[INFORMATION SHOWN Boundary: Start]

==> design/flow/design.v <==
module MUX_ALUSrc(
    input logic ALUSrc,               
    input logic [31:0] RegData,       
    input logic [31:0] ImmData,       
    output logic [31:0] ALUOutput      
);
    always_comb begin
        if (ALUSrc)
            ALUOutput = ImmData;       
        else
            ALUOutput = RegData;       
    end
endmodule
==> design/flow/run.sh <==
#!/bin/bash
# OpenROAD 26Q1-2900-gdf79404cd8, Yosys 0.63+post, stock flow scripts
make -C /OpenROAD-flow-scripts/flow DESIGN_CONFIG=/design/flow/config.mk WORK_HOME=/design/flow/orfs finish
==> design/flow/config.mk <==
export PLATFORM = sky130hd
export DESIGN_NAME = MUX_ALUSrc
export DESIGN_NICKNAME = MUX_ALUSrc
export VERILOG_FILES = /design/flow/design.v
export SDC_FILE = /design/flow/constraint.sdc
export NUM_CORES = 4
export LEC_CHECK = 1
export CORE_AREA = 10 10 70 70
export DIE_AREA = 0 0 80 80
==> design/flow/constraint.sdc <==
current_design MUX_ALUSrc

set clk_period 1.0
set clk_io_pct 0.2

create_clock -name clk0 -period $clk_period

set non_clock_inputs [all_inputs -no_clocks]
set_input_delay [expr $clk_period * $clk_io_pct] -clock clk0 $non_clock_inputs
set_output_delay [expr $clk_period * $clk_io_pct] -clock clk0 [all_outputs]
==> impl_metrics.py <==
# Auto-generated metrics
metrics = {
    "floorplan": {
        "coreArea_sq_um": 3416,
        "num_rows": 21,
        "initial_utilization": 0.1593,
        "ios": 97,
        "die_x_um": 80,
        "chip_area_sq_um": 6400,
        "die_h_um": 80,
    },
    "grt": {
        "met3_usage": 0.03182,
        "gr-total-overflow": 0,
        "grt_pass1_vias": 762,
        "grt_use_total": 0.08335,
        "grt_max_degree": 7,
        "use_met1": 0.09822,
        "busiest_layer": "met2",
        "use_met2": 0.1477,
        "grt_antenna_before_repair": 0,
        "grt_first_pass_wirelength_um": 4347,
    },
    "synthesis": {
        "yosys.area.top_type": "mux2_4",
        "ys_top_cells_by_count": "30 x mux2_4, 3 x buf_12, 2 x mux2_2",
        "avgSynthCellArea_sq_um": 15.12,
        "ys.warnings.count": 1,
        "synthDistinctLibCells": 4,
        "synth.most_common_cell": "mux2_4",
        "netlist.area_leader.share": 0.8276,
        "post_synth_main_area_contributors": "mux2_4 83%, buf_12 11%, mux2_2 4.1%",
        "yosys-stat-area_sq_um": 544.3,
        "syn_area_sq_um": 544.3,
        "synth-seq-area-share": 0,
        "syn_inst": 36,
        "ys_cells": 36,
    },
    "placement": {
        "gp_congestion": 0.7701,
        "io_buffers": 97,
        "pre_cts_ws_ps": -502.1,
        "dp_hpwl_um": 2420,
    },
    "run": {
        "warnings": 34,
        "drv_cap": 0,
    },
    "outcome": {
        "violations": "setup timing",
        "outcome": "complete, but fails checks",
    },
    "critical_path": {
        "path_class": "primary input to output port",
        "worst_ep_arrival_time_ps": 890,
        "cp.required_ps": 800,
        "worst-path-buf-inv": 3,
        "crit_path_start": "ALUSrc",
        "cp-start-kind": "primary input",
        "cpMostUsedCell": "buf_16",
        "critical-path-top-delay-family": "buffers and inverters",
        "path_cells": "buf_16 > buf_16 > mux2_4 > buf_6",
        "slowest_stage": "mux2_4",
        "crit_end": "ALUOutput[28]",
        "path_max_fanout": 6,
        "endpoint_kind": "output port",
        "cp.depth": 4,
        "cpPeakStageDelay_ps": 300,
    },
    "power": {
        "p_leak_nw": 0.8583,
        "ir_drop_mv": 0.1638,
        "power.density_nw_per_um2": 398.2,
    },
    "final_timing": {
        "timing.fmax_mhz": 915.8,
        "hold_ws_ps": 794.6,
        "tightest_slew_ps": 67.31,
        "finalSetupViolCount": 32,
        "setup_slack_ps": -91.98,
        "slew_headroom": 0.9551,
        "grt_setup_unrepaired": "true",
        "hold_viol_final": 0,
        "fin_crit_ps": 1092,
        "slew_violations": 0,
        "period_used_share": 1.092,
    },
    "routing": {
        "ant_nets": 0,
        "first_iter_violations": 8,
        "viasPerCell": 3.829,
        "diodes": 0,
        "vias": 693,
        "drt-total-wl_um": 2890,
        "wl_per_cell_um": 15.97,
        "first_pass_iters": 2,
        "drcViolationCount": 0,
    },
    "layout": {
        "final.fill_count": 336,
        "nClkBuffers": 0,
        "ff_latch_area_sq_um": 0,
        "drive_gt1_frac": 0.5259,
        "syn_to_final_growth_pct": 191.5,
        "logic_area_sq_um": 480.5,
        "flops": 0,
    },
    "clock_tree": {
        "postCtsHoldBufs": 0,
        "postCtsSetupBuffers": 0,
    },
    "worst_hold_path": {
        "worstHoldPathType": "primary input to output port",
    },
}
kinds of logic after synthesis:
| family | count (synthesis) | synth area share |
|---|---|---|
| mux | 32 | 0.8690 |
| buf+inv | 4 | 0.1310 |
layout by cell type, fill, tap and decap left out:
cell type and n:
buf_12 2, mux2_4 32, buf_6 24, buf_2 8, buf_16 5, dlygate4sd2_1 64
per-layer routing:
metal  part of all wire  vias up
li1                   -      340
met1               0.40      302
met2               0.49       51
met3               0.10        0
met4                  0        0
met5                  0        -
final cells by class:
type	instances	area share
repair buffers	103	0.6609
multi-input cells	32	0.3028
well taps	46	0.03628
how the worst min path moves through the flow:
stage | start | endpoint | slack (ps) | cells after the start
finish | ImmData[25] | ALUOutput[25] | 790 | 3
global route | RegData[12] | ALUOutput[12] | 810 | 3
CTS | RegData[30] | ALUOutput[30] | 800 | 3
report_power, final:
| group | leakage, nW | internal, mW | total [mW] | switching [mW] |
|---|---|---|---|---|
| clock network | 0 | 0 | 0 | 0 |
| logic | 0.858 | 0.490 | 0.632 | 0.141 |
| registers | 0 | 0 | 0 | 0 |
| total | 0.858 | 0.490 | 0.632 | 0.141 |
stage by stage:
step                      instance area [sq um]    util  std cells  TNS (ps)  power, mW
after CTS                                  1541  0.4513        181     -2603     0.6166
after global routing                       1587  0.4645        181     -3160     0.6760
after floorplan                           544.3       -         36         0     0.2063
after detailed placement                   1524  0.4462        177    -15380     0.6517
after global placement                     1524  0.4462        177    -15280     0.6467
final                                      1587  0.4645        181     -2605     0.6317
worst min-delay path, cell delays in order:
cell,delay [ps]
dlygate4sd2_1,190
mux2_4,120
buf_2,80
what timing repair did:
| item | CTS | global route |
|---|---|---|
| endpoints found under the setup margin | 32 | 32 |
| resized | 191 | 7 |
| gates cloned | 4 | 0 |
No activity file was given, so power comes from the tool's default toggle rates.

[INFORMATION SHOWN Boundary: End]

● ASSIGNMENT
Check each line of the listing above. Copy the ones with the word "export".

● OUTPUT FOR THIS TASK
export PLATFORM = sky130hd
export DESIGN_NAME = MUX_ALUSrc
export DESIGN_NICKNAME = MUX_ALUSrc
export VERILOG_FILES = /design/flow/design.v
export SDC_FILE = /design/flow/constraint.sdc
export NUM_CORES = 4
export LEC_CHECK = 1
export CORE_AREA = 10 10 70 70
export DIE_AREA = 0 0 80 80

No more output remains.